On a stroll through Rittenhouse Square, however, it's easy to forget or ignore the astounding numbers of murders. "That's a big part of the reason that I want [the stickers] at places like 17th and Pine," he says, because they are neighborhoods which, "for the most part, are able to avoid this."
And that attention is needed. Julie Rausch, executive director of the Anti-Violence Partnership of Philadelphia, realizes that people ignore the killings or, worse, assume that they are all the product of "thugs killing thugs."
"Anything that directs public attention in a tasteful way to the shocking number of homicides in our city has got to be positive," she says.
Outside of books, which he's studying how to make at UArts, Pizzoli almost exclusively designs and creates wheat-paste posters — where expedience and exposure are at a premium. Pizzoli frequently sees his art torn off walls and buildings. It "usually gets ripped down within a day," he admits.
"It's important that I'm not making these finely crafted prints that I'm trying to sell," he explains, noting that the stickers are not for sale, and they provide no contact information or an artistic signature.
While Pizzoli was perfectly willing to talk, City Paper's interest in the project took him by surprise. He says he "felt that I could make more of an impact doing something that addressed the real world." And that it does. Stand near one of the estimated 250 stickers he's already posted and you'll see several people stop to read the tags that, ironically, were news to the anti-graffiti network.
But all exposure may not be welcome. Aside from a city that does not want its underbelly exposed, there is also concern for the victims' families. After praising the project, Rausch is quick to remind that "it would be quite a shock for [the victim's families] to see the sign for their loved ones without any warning."
While the stickers are not meant to be memorials or graves — "They're just information," says Pizzoli, likening them to a public homicide list — they do broadly bring attention not only to the huge number of dead citizens, but to the name of the individual citizen who've been killed.
Giving names to those homicide-count numbers, Pizzoli did not know Norman White. In fact, Pizzoli did not know any of the 406. This contributed to his interest — one can turn a blind eye towards a number; it may be harder to avoid a name.

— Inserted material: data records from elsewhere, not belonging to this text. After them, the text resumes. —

**src/rtl/srx_pkg.sv**
```systemverilog
package srx_pkg;
  typedef struct packed {
    logic [7:0] data;
    logic       bit9;
    logic       ferr;
  } srx_word_t;

  typedef enum logic [1:0] {
    ST_IDLE  = 2'd0,
    ST_START = 2'd1,
    ST_DATA  = 2'd2,
    ST_STOP  = 2'd3
  } srx_state_e;
endpackage

```
**src/rtl/srx_baud.sv**
```systemverilog
module srx_baud #(
  parameter int DIV_W = 16
) (
  input  logic             clk_i,
  input  logic             rst_ni,
  input  logic             restart_i,
  input  logic             wide_i,
  input  logic [DIV_W-1:0] div_i,
  output logic             tick_o
);
  localparam int HALF_W = DIV_W / 2;

  logic [DIV_W-1:0] cnt_q;
  logic [DIV_W-1:0] limit;

  assign limit  = wide_i ? div_i : {{(DIV_W-HALF_W){1'b0}}, div_i[HALF_W-1:0]};
  assign tick_o = !restart_i && (cnt_q == limit);

  always_ff @(posedge clk_i or negedge rst_ni) begin
    if (!rst_ni)                       cnt_q <= '0;
    else if (restart_i || cnt_q >= limit) cnt_q <= '0;
    else                               cnt_q <= cnt_q + 1'b1;
  end

  // with a nonzero divisor, ticks never land on back-to-back cycles
  p_tick_gap_r10: assert property (@(posedge clk_i) disable iff (!rst_ni)
    (tick_o && limit != '0) |=> (!tick_o || limit == '0));
endmodule

```
**src/rtl/srx_frame.sv**
```systemverilog
module srx_frame
  import srx_pkg::*;
#(
  parameter int CNT_W = 7
) (
  input  logic       clk_i,
  input  logic       rst_ni,
  input  logic       run_i,
  input  logic       line_i,
  input  logic       tick_i,
  input  logic       nine_bit_i,
  input  logic [1:0] presc_sel_i,
  output logic       restart_o,
  output logic       valid_o,
  output srx_word_t  word_o
);
  srx_state_e       state_q;
  logic [CNT_W-1:0] cnt_q;
  logic [CNT_W-1:0] tpb;
  logic [CNT_W-1:0] half;
  logic [3:0]       bitn_q;
  logic [3:0]       last_bit;
  logic [8:0]       sh_q;
  logic             prev_q;
  logic             fall;

  always_comb begin
    case (presc_sel_i)
      2'd0:    tpb = CNT_W'(64);
      2'd1:    tpb = CNT_W'(16);
      default: tpb = CNT_W'(4);
    endcase
  end
  assign half      = tpb >> 1;
  assign last_bit  = nine_bit_i ? 4'd8 : 4'd7;
  assign fall      = prev_q && !line_i;
  assign restart_o = !run_i || (state_q == ST_IDLE && fall);

  always_ff @(posedge clk_i or negedge rst_ni) begin
    if (!rst_ni) begin
      state_q <= ST_IDLE;
      cnt_q   <= '0;
      bitn_q  <= '0;
      sh_q    <= '0;
      prev_q  <= 1'b1;
      valid_o <= 1'b0;
      word_o  <= '0;
    end else begin
      prev_q  <= line_i;
      valid_o <= 1'b0;
      if (!run_i) begin
        state_q <= ST_IDLE;
        cnt_q   <= '0;
        bitn_q  <= '0;
      end else begin
        case (state_q)
          ST_IDLE: if (fall) begin
            state_q <= ST_START;
            cnt_q   <= '0;
          end
          ST_START: if (tick_i) begin
            if (cnt_q == half - 1'b1) begin
              cnt_q   <= '0;
              bitn_q  <= '0;
              // confirm the start at mid-bit
              state_q <= line_i ? ST_IDLE : ST_DATA;
            end else cnt_q <= cnt_q + 1'b1;
          end
          ST_DATA: if (tick_i) begin
            if (cnt_q == tpb - 1'b1) begin
              cnt_q <= '0;
              sh_q  <= {line_i, sh_q[8:1]};
              if (bitn_q == last_bit) state_q <= ST_STOP;
              else                    bitn_q  <= bitn_q + 1'b1;
            end else cnt_q <= cnt_q + 1'b1;
          end
          ST_STOP: if (tick_i) begin
            if (cnt_q == tpb - 1'b1) begin
              cnt_q       <= '0;
              state_q     <= ST_IDLE;
              valid_o     <= 1'b1;
              word_o.data <= nine_bit_i ? sh_q[7:0] : sh_q[8:1];
              word_o.bit9 <= nine_bit_i & sh_q[8];
              word_o.ferr <= !line_i;
            end else cnt_q <= cnt_q + 1'b1;
          end
          default: state_q <= ST_IDLE;
        endcase
      end
    end
  end

  p_idle_when_off_r8: assert property (@(posedge clk_i) disable iff (!rst_ni)
    !run_i |=> (state_q == ST_IDLE && !valid_o));
  p_single_valid_r1: assert property (@(posedge clk_i) disable iff (!rst_ni)
    valid_o |=> !valid_o);
endmodule

```
**src/rtl/srx_fifo.sv**
```systemverilog
module srx_fifo
  import srx_pkg::*;
#(
  parameter int DEPTH = 2
) (
  input  logic      clk_i,
  input  logic      rst_ni,
  input  logic      push_i,
  input  srx_word_t wdata_i,
  input  logic      pop_i,
  input  logic      ovr_clr_i,
  output srx_word_t head_o,
  output logic      avail_o,
  output logic      overrun_o
);
  localparam int PTR_W = (DEPTH > 1) ? $clog2(DEPTH) : 1;
  localparam int CNT_W = $clog2(DEPTH + 1);

  srx_word_t        mem_q [DEPTH];
  logic [PTR_W-1:0] wr_q, rd_q;
  logic [CNT_W-1:0] count_q;
  logic             full, do_pop, do_push, ovr_hit;

  assign full    = (count_q == CNT_W'(DEPTH));
  assign do_pop  = pop_i && (count_q != '0);
  assign ovr_hit = push_i && !overrun_o && full && !do_pop;
  assign do_push = push_i && !overrun_o && !ovr_hit;
  assign avail_o = (count_q != '0);
  assign head_o  = avail_o ? mem_q[rd_q] : '0;

  function automatic logic [PTR_W-1:0] nxt(input logic [PTR_W-1:0] p);
    return (p == PTR_W'(DEPTH - 1)) ? '0 : p + 1'b1;
  endfunction

  generate
    for (genvar g = 0; g < DEPTH; g++) begin : g_slot
      always_ff @(posedge clk_i or negedge rst_ni) begin
        if (!rst_ni)                             mem_q[g] <= '0;
        else if (do_push && wr_q == PTR_W'(g))   mem_q[g] <= wdata_i;
      end
    end
  endgenerate

  always_ff @(posedge clk_i or negedge rst_ni) begin
    if (!rst_ni) begin
      wr_q      <= '0;
      rd_q      <= '0;
      count_q   <= '0;
      overrun_o <= 1'b0;
    end else begin
      if (do_push) wr_q <= nxt(wr_q);
      if (do_pop)  rd_q <= nxt(rd_q);
      case ({do_push, do_pop})
        2'b10:   count_q <= count_q + 1'b1;
        2'b01:   count_q <= count_q - 1'b1;
        default: ;
      endcase
      if (ovr_clr_i)    overrun_o <= 1'b0;
      else if (ovr_hit) overrun_o <= 1'b1;
    end
  end

  p_count_bound_r3: assert property (@(posedge clk_i) disable iff (!rst_ni)
    count_q <= CNT_W'(DEPTH));
  p_ovr_on_full_r4: assert property (@(posedge clk_i) disable iff (!rst_ni)
    (push_i && full && !pop_i && !ovr_clr_i) |=> overrun_o);
  p_ovr_blocks_push_r5: assert property (@(posedge clk_i) disable iff (!rst_ni)
    (overrun_o && !pop_i) |=> (count_q == $past(count_q)));
  p_ovr_sticky_r5: assert property (@(posedge clk_i) disable iff (!rst_ni)
    (overrun_o && !ovr_clr_i) |=> overrun_o);
endmodule

```
**src/rtl/serial_rx_fifo.sv**
```systemverilog
module serial_rx_fifo
  import srx_pkg::*;
#(
  parameter int DIV_W  = 16,
  parameter int DEPTH  = 2,
  parameter int SYNC_N = 2
) (
  input  logic             clk_i,
  input  logic             rst_ni,
  input  logic             port_en_i,
  input  logic             rx_en_i,
  input  logic             nine_bit_i,
  input  logic             invert_i,
  input  logic             wide_div_i,
  input  logic [1:0]       presc_sel_i,
  input  logic [DIV_W-1:0] div_i,
  input  logic             irq_en_i,
  input  logic             rd_i,
  input  logic             rx_i,
  output logic [7:0]       data_o,
  output logic             bit9_o,
  output logic             frame_err_o,
  output logic             overrun_o,
  output logic             avail_o,
  output logic             irq_o
);
  logic [SYNC_N-1:0] sync_q;
  logic      line, run, tick, restart, wvalid;
  srx_word_t word, head;

  always_ff @(posedge clk_i or negedge rst_ni) begin
    if (!rst_ni) sync_q <= '1;
    else         sync_q <= {sync_q[SYNC_N-2:0], rx_i};
  end

  assign line = sync_q[SYNC_N-1] ^ invert_i;
  assign run  = port_en_i && rx_en_i;

  srx_baud #(.DIV_W(DIV_W)) u_baud (
    .clk_i, .rst_ni, .restart_i(restart), .wide_i(wide_div_i),
    .div_i, .tick_o(tick)
  );

  srx_frame u_frame (
    .clk_i, .rst_ni, .run_i(run), .line_i(line), .tick_i(tick),
    .nine_bit_i, .presc_sel_i, .restart_o(restart),
    .valid_o(wvalid), .word_o(word)
  );

  srx_fifo #(.DEPTH(DEPTH)) u_fifo (
    .clk_i, .rst_ni, .push_i(wvalid), .wdata_i(word), .pop_i(rd_i),
    .ovr_clr_i(!rx_en_i), .head_o(head), .avail_o, .overrun_o
  );

  assign data_o      = head.data;
  assign bit9_o      = head.bit9;
  assign frame_err_o = head.ferr;
  assign irq_o       = avail_o && irq_en_i;

  p_irq_needs_data_r7: assert property (@(posedge clk_i) disable iff (!rst_ni)
    !avail_o |-> !irq_o);
endmodule

```
**config.mk**
```make
export PLATFORM = sky130hd
export DESIGN_NAME = serial_rx_fifo
export DESIGN_NICKNAME = d
export VERILOG_FILES = /design/src/rtl/srx_pkg.sv /design/src/rtl/srx_baud.sv /design/src/rtl/srx_frame.sv /design/src/rtl/srx_fifo.sv /design/src/rtl/serial_rx_fifo.sv
export SDC_FILE = /design/constraint.sdc
export NUM_CORES = 1
export LEC_CHECK = 0
export BUFFER_PORTS_ARGS = -buffer_cell sky130_fd_sc_hd__buf_2
export CORE_UTILIZATION = 59
export DETAILED_ROUTE_END_ITERATION = 10
export MAX_ROUTING_LAYER = met4
export PLACE_DENSITY = 0.8
export SKIP_LAST_GASP = 1
export SLEW_MARGIN = 10
export SYNTH_ARGS = -nofsm -noshare
export SYNTH_HDL_FRONTEND = slang
export SYNTH_SLANG_ARGS = --single-unit
```
**constraint.sdc**
```tcl
create_clock -name clk_i -period 2.7 [get_ports clk_i]
set_input_delay 0.54 -clock clk_i [delete_from_list [all_inputs] [get_ports clk_i]]
set_output_delay 0.54 -clock clk_i [all_outputs]
set_load 0.005 [all_outputs]
```
==> key figures, run 1 <==
Clock tree
  • Post-CTS setup buffer count: 0
  • Clock buffer depth: 2
  • Sink Count: 77
  • CTS clk-pin slew, worst paths: 0.08 ns
  • Clk Latency, worst-skew pair: 0.35 ns
  • # H-tree levels: 3
  • CTS root buf: clkbuf_8
  • CTS tree: done
  • Cts repair resizes: 0
  • Cts bufs inserted: 9
  • CTS Hold Bufs: 0

Floorplan
  • Core Footprint: 0.00683 mm^2
  • Initial Utilization: 61.7%
  • Num rows: 30
  • Die Width: 86.6 um
  • Die Ht: 86.6 um
  • Die ar.: 0.00749 mm^2
  • IO Pins: 41

Yosys
  • Seq/Total Area, Yosys: 45.8%
  • Netlist Area Pre-Place: 0.00422 mm^2
  • Post-synth top flop: dfrtp_1
  • Synth cell types: 59
  • Gate Count Post-Synth: 396
  • Post-Syn Nets: 444
  • Seq cells post-synth: 77
  • Fraction of registers with async set/reset: 100%
  • Number of synthesized flops with an enable pin: 0
  • Ys Warns: 0
  • Average cell area after synthesis: 10.7 um^2

Critical path
  • Critical path startpoint category: flip-flop
  • Worst reg2reg startpoint: u_baud.cnt_q[7]
  • R2R depth: 6
  • WP data required: 2.96 ns
  • Reg2reg setup slack: 0.37 ns
  • Path type of the worst setup path: reg -> reg
  • RR Endpoint: u_frame.cnt_q[4]
  • Crit path capture type: flip-flop
  • Critical Path AT: 2.59 ns
  • CP max FO: 8

Routing
  • DRT iter0 DRCs: 101
  • Initial DRT Pass Iterations: 4
  • DRC: 0
  • WL/cell: 14.7 um
  • Post-Route WL: 7990 um
  • Final ANT Viol Nets: 0
  • Via-to-Cell Ratio: 5.66
  • Via count: 3075

Place
  • GPL Wtd Cong: 0.913
  • HPWL Detailed: 5770 um
  • Dpl ws: 0.104 ns
  • Port Buf Inserts: 40

Status
  • Outcome: complete, no violations

Pwr
  • P per Cell Area: 508 mW/mm^2
  • Sw Share: 26.6%
  • Leakage: 0.00238 uW
  • Part of the power in combinational logic: 11.0%
  • Sw Pwr: 643 uW
  • Peak supply drop: 0.230 mV
  • Pint: 1770 uW
  • Reg power frac: 51.8%
  • Clock power share: 37.2%

Hold path
  • Min-delay worst type: in -> reg
  • Hold wc startpoint: rx_i
  • WHS Path Cells: 1
  • Hold endpoint: sync_q[0]

Cells and area
  • Fin nets: 490
  • Antenna cells: 0
  • Layout area overhead: 12.5%
  • Share of cells above drive strength 1: 19.2%

STA
  • Worst setup slack after layout: 0.368 ns
  • Final clock skew: 0.00837 ns
  • Period utilization: 86.4%
  • Min cycle time layout: 2.33 ns
  • Worst hold margin: 0.287 ns
  • Sum of negative setup slack: 0 ns
  • Max-slew headroom: 36.1%
  • Slew Limit Fails: 0
  • Final Hold Vio Count: 0
  • Setup violators final: 0
  • Fmax: 0.429 GHz
  • RSZ-0062 raised after global routing: false
  • Worst slew pin tran: 0.959 ns

GRT
  • Largest net degree at the start of global routing: 78
  • GRT overflow: 0
  • Total GRT Usage: 24.5%
  • Vias in the first global route: 3018
  • First-pass GRT wire length: 13900 um
  • Initial antenna violation count: 0

Flow run
  • Max Cap Violations: 0
## worst max path at each step
stage / startpoint / endpoint / slack (ns) / depth (start not counted)
after global placement: wide_div_i / u_frame.cnt_q[3] / 0.16 / 8
final: u_baud.cnt_q[7] / u_frame.cnt_q[4] / 0.37 / 6
after global routing: u_baud.cnt_q[7] / u_frame.cnt_q[4] / 0.24 / 6
after floorplan: wide_div_i / u_frame.word_o[0] / 0.08 / 9
after CTS: u_baud.cnt_q[7] / u_frame.cnt_q[4] / 0.37 / 6
after detailed placement: wide_div_i / u_frame.cnt_q[4] / 0.10 / 8
## cells in the mapped netlist (all sizes together) (3+ instances only)
master   number  area (um^2)
nor3b        11         82.6
o211ai        4         30.0
and4b         3         33.8
nand4         7         43.8
o311ai        3         33.8
o2111ai       5         43.8
a21oi        11         55.1
inv          20         75.1
dfrtp        74         1850
nor2         31          119
ha           20          250
nor3          7         40.0
xor2          8         70.1
o211a         4         40.0
mux2i        13          130
nor2b         6         37.5
mux2         44          495
and3          5         31.3
dfstp         3         78.8
nand3         7         35.0
clkbuf        6         22.5
buf           6         31.3
and2          3         18.8
o21ai        10         53.8
xnor2        12          105
nand2        45          169
nor4          4         46.3
o21a          3         22.5
## flip-flops by register name, summed over array words and instances (netlist names)
name              count
u_fifo.count_q        2
u_fifo.rd_q           1
u_frame.state_q       2
u_baud.cnt_q         16
u_frame.valid_o       1
u_frame.prev_q        1
u_frame.bitn_q        4
u_fifo.mem_q         20
u_frame.word_o       10
u_fifo.overrun_o      1
sync_q                2
u_frame.cnt_q         7
u_frame.sh_q          9
u_fifo.wr_q           1
## routing by layer
| layer | vias up | track usage, % | wire [um] |
|---|---|---|---|
| met5 | - | - | 0 |
| met2 | 74 | 39.7 | 3800 |
| met3 | 18 | 3.71 | 308 |
| met1 | 1474 | 31.1 | 3710 |
| met4 | 0 | 10.2 | 176 |
| li1 | 1509 | - | - |
## worst max-delay path, cell delays in order, from the launching register on
cell,delay [ns]
dfrtp_1,0.43
ha_1,0.34
nand4_1,0.19
or4_1,0.64
o21ai_2,0.34
o2111ai_1,0.17
o211ai_1,0.13
## cells by family (layout without fill, tap and decap cells)
kind of cell	count (synthesis)	count (layout)	share of synthesized area, %
AND/OR/NAND/NOR	141	141	17.8
flip-flops	77	77	45.8
multiplexers	57	57	14.8
AO/OA/AOI/OAI	49	49	8.45
buffers and inverters	32	83	3.06
adder cells (fa/ha/maj)	20	20	5.93
XOR/XNOR	20	20	4.15
## cells in the final DEF, fill, tap and decap left out, types with 3 or more instances in the layout
cell        n
dfrtp_1    74
nand2_1    45
buf_2      39
mux2_1     35
nor2_1     30
ha_1       20
inv_1      19
mux2i_1    13
xnor2_1    12
nor3b_1    11
a21oi_1    11
clkbuf_8   10
mux2_2      9
xor2_1      8
buf_4       8
nand4_1     7
nand3_1     7
o21ai_1     7
nor2b_1     6
nor3_1      6
and3_1      5
o2111ai_1   5
o211ai_1    4
o21a_1      3
o211a_1     3
and2_1      3
clkinv_4    3
dfstp_2     3
## through the flow
stage	area, um^2	std cells	power [uW]	utilization, %
2_1_floorplan	4220	396	1440	-
3_3_place_gp	4540	527	1530	66.4
3_5_place_dp	4540	527	1540	66.4
4_1_cts	4750	543	2440	69.5
5_1_grt	4750	543	2510	69.5
6_report	4750	543	2410	69.5
## final cells by class
| type | instances | area [um^2] |
|---|---|---|
| repair buffers | 47 | 255 |
| fillers | 531 | 2080 |
| clock buffers | 10 | 138 |
| clock inverters | 6 | 70.1 |
| multi-input cells | 287 | 2160 |
| inverters | 20 | 75.1 |
| flip-flops and latches | 77 | 1930 |
| well taps | 96 | 120 |
## power by group through the flow
stage / logic (uW) / clock network (uW) / registers [uW]
floorplan: 206 / 0 / 1230
global placement: 262 / 0 / 1270
detailed placement: 269 / 0 / 1270
CTS: 269 / 918 / 1250
global route: 301 / 955 / 1260
finish: 266 / 897 / 1250
Note: power is estimated with default switching activity, not from simulation.
==> inputs of run 2 (changes only) <==
--- a/config.mk
+++ b/config.mk
@@ -6,10 +6,12 @@
 export NUM_CORES = 1
 export LEC_CHECK = 0
 export BUFFER_PORTS_ARGS = -buffer_cell sky130_fd_sc_hd__buf_2
+export CAP_MARGIN = 15
 export CORE_UTILIZATION = 59
 export DETAILED_ROUTE_END_ITERATION = 10
 export MAX_ROUTING_LAYER = met4
 export PLACE_DENSITY = 0.8
+export RECOVER_POWER = 25
 export SKIP_LAST_GASP = 1
 export SLEW_MARGIN = 10
 export SYNTH_ARGS = -nofsm -noshare
==> run 2 against run 1 <==
Net effect: the run now ends with max-capacitance violations, max-slew violations left; combinational power about the same; clock skew did not move; wire length is the same; critical path type unchanged; clock-buffer cell count is the same; highest routed layer unchanged; cell count did not move; setup slack did not move; clock power hardly changed.
==> key figures, run 2 (same netlist as run 1, synthesis figures left out) <==
Pwr
  • Part of the power in combinational logic: 11.0%
  • Sw Pwr: 643 uW
  • P per Cell Area: 508 mW/mm^2
  • Clock power share: 37.2%
  • Pint: 1770 uW
  • Leakage: 0.00238 uW
  • Reg power frac: 51.8%
  • Peak supply drop: 0.230 mV
  • Sw Share: 26.6%

Routing
  • Via-to-Cell Ratio: 5.66
  • Final ANT Viol Nets: 0
  • Via count: 3075
  • DRT iter0 DRCs: 101
  • DRC: 0
  • WL/cell: 14.7 um
  • Initial DRT Pass Iterations: 4
  • Post-Route WL: 7990 um

Flow run
  • Max Cap Violations: 1

Clock tree
  • Sink Count: 77
  • CTS clk-pin slew, worst paths: 0.08 ns
  • Clock buffer depth: 2
  • CTS Hold Bufs: 0
  • Cts bufs inserted: 9
  • # H-tree levels: 3
  • Post-CTS setup buffer count: 0
  • CTS root buf: clkbuf_8
  • CTS tree: done
  • Cts repair resizes: 0
  • Clk Latency, worst-skew pair: 0.35 ns

Critical path
  • Critical path startpoint category: flip-flop
  • CP max FO: 8
  • Crit path capture type: flip-flop
  • Critical Path AT: 2.59 ns
  • Worst path max stage delay: 0.64 ns
  • Crit-path cells: ha_1, nand4_1, or4_1, o21ai_2, o2111ai_1, o211ai_1
  • Path type of the worst setup path: reg -> reg
  • Buf+Inv Stages, Crit Path: 0
  • WP data required: 2.96 ns
  • CP top delay family: simple AND/OR/NAND/NOR gates
  • CP max stage cell: or4_1

Floorplan
  • Core Footprint: 0.00683 mm^2
  • Num rows: 30
  • Initial Utilization: 61.7%
  • Die ar.: 0.00749 mm^2
  • Die Ht: 86.6 um
  • IO Pins: 41
  • Die Width: 86.6 um

STA
  • Sum of negative setup slack: 0 ns
  • Worst slew pin tran: 1.88 ns
  • Slew Limit Fails: 78
  • Fmax: 0.429 GHz
  • Final clock skew: 0.00837 ns
  • Final Hold Vio Count: 0
  • RSZ-0062 raised after global routing: false
  • Setup violators final: 0
  • Min cycle time layout: 2.33 ns
  • Max-slew headroom: -25.5%
  • Worst setup slack after layout: 0.368 ns
  • Period utilization: 86.4%

GRT
  • Total GRT Usage: 24.5%
  • First-pass GRT wire length: 13900 um
  • Initial antenna violation count: 0
  • GRT overflow: 0
  • Vias in the first global route: 3018
  • Largest net degree at the start of global routing: 78

Hold path
  • Min-delay worst type: in -> reg

Cells and area
  • Largest register by flop count: u_fifo.mem_q
  • Commonest non-fill, non-tap cell in the layout: dfrtp_1
  • Max reg flops: 20
  • Fin nets: 490
  • Antenna cells: 0
  • Commonest non-fill, non-tap cells in the layout: dfrtp_1 (74), nand2_1 (45), buf_2 (39)
  • Layout area overhead: 12.5%
  • Largest registers: u_fifo.mem_q x20, u_baud.cnt_q x16, u_frame.word_o x10
  • Fillers: 532
  • Share of cells above drive strength 1: 19.2%

Status
  • Violated checks: max-capacitance violations, max-slew violations
  • Outcome: finished with violations

Place
  • GPL Wtd Cong: 0.913
  • Dpl ws: 0.104 ns
  • Port Buf Inserts: 40
  • HPWL Detailed: 5770 um
run 2: changes by cell type in the layout (fill, tap and decap cells not counted), sizes merged:
cell / before / now
buf: 47 / 46
clkbuf: 10 / 11
run 2: metal layers:
| layer | global-route usage (%) | part of all wire, % | up-vias | wire length [um] |
|---|---|---|---|---|
| li1 | - | - | 1509 | - |
| met5 | - | 0 | - | 0 |
| met4 | 10.2 | 2.2 | 0 | 176 |
| met2 | 39.7 | 48 | 74 | 3800 |
| met1 | 31.1 | 46 | 1474 | 3710 |
| met3 | 3.71 | 3.9 | 18 | 308 |
run 2: metrics by stage:
stage	util [%]	cell area (um^2)	hold slack (ns)	total power [uW]	std cells
final	69.5	4740	0.287	2410	543
after global routing	69.5	4740	0.282	2510	543
after CTS	69.5	4750	0.277	2440	543
after detailed placement	66.4	4540	0.353	1540	527
after global placement	66.4	4540	0.345	1530	527
after floorplan	-	4220	0.244	1440	396
run 2: worst register-to-register path, stage by stage, from the launching register on:
cell	delay, ns
dfrtp_1	0.43
ha_1	0.34
nand4_1	0.19
or4_1	0.64
o21ai_2	0.34
o2111ai_1	0.17
o211ai_1	0.13
run 2: final timing paths:
check | startpoint | endpoint | slack [ns] | depth (start not counted)
hold / removal | rx_i | sync_q[0] | 0.29 | 1
min in group asynchronous | rst_ni | u_fifo.mem_q[1] | 0.68 | 1
hold reg to reg | sync_q[0] | sync_q[1] | 0.37 | 0
setup reg to reg | u_baud.cnt_q[7] | u_frame.cnt_q[4] | 0.37 | 6
max in group asynchronous | rst_ni | u_baud.cnt_q[2] | 0.88 | 1
setup / recovery | u_baud.cnt_q[7] | u_frame.cnt_q[4] | 0.37 | 6
run 2: cell type report:
cell class	instances	area [um^2]	area share (%)
Clock inverter	6	70.1	1.48
Tap cell	96	120	2.53
Timing Repair Buffer	47	253	5.33
Multi-Input combinational cell	287	2160	45.5
Inverter	20	75.1	1.58
Sequential cell	77	1930	40.7
Clock buffer	10	138	2.90
run 2: power by group through the flow:
stage / clock network (uW) / registers (uW) / logic, uW
6_report: 897 / 1250 / 265
5_1_grt: 955 / 1260 / 300
4_1_cts: 918 / 1250 / 269
3_5_place_dp: 0 / 1270 / 269
3_3_place_gp: 0 / 1270 / 262
2_1_floorplan: 0 / 1230 / 206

And as long as the homicides continue, so will the project, says Pizzoli, who hopes to obtain a space on a wall where he can place the stickers as they happen in real time.
"That way," he explains, "I could every week go and put more and more names up, which would not only have the effect of putting it in people's faces, but also having the whole time-based thing where the paper would weather and fade, and the names would eventually disappear."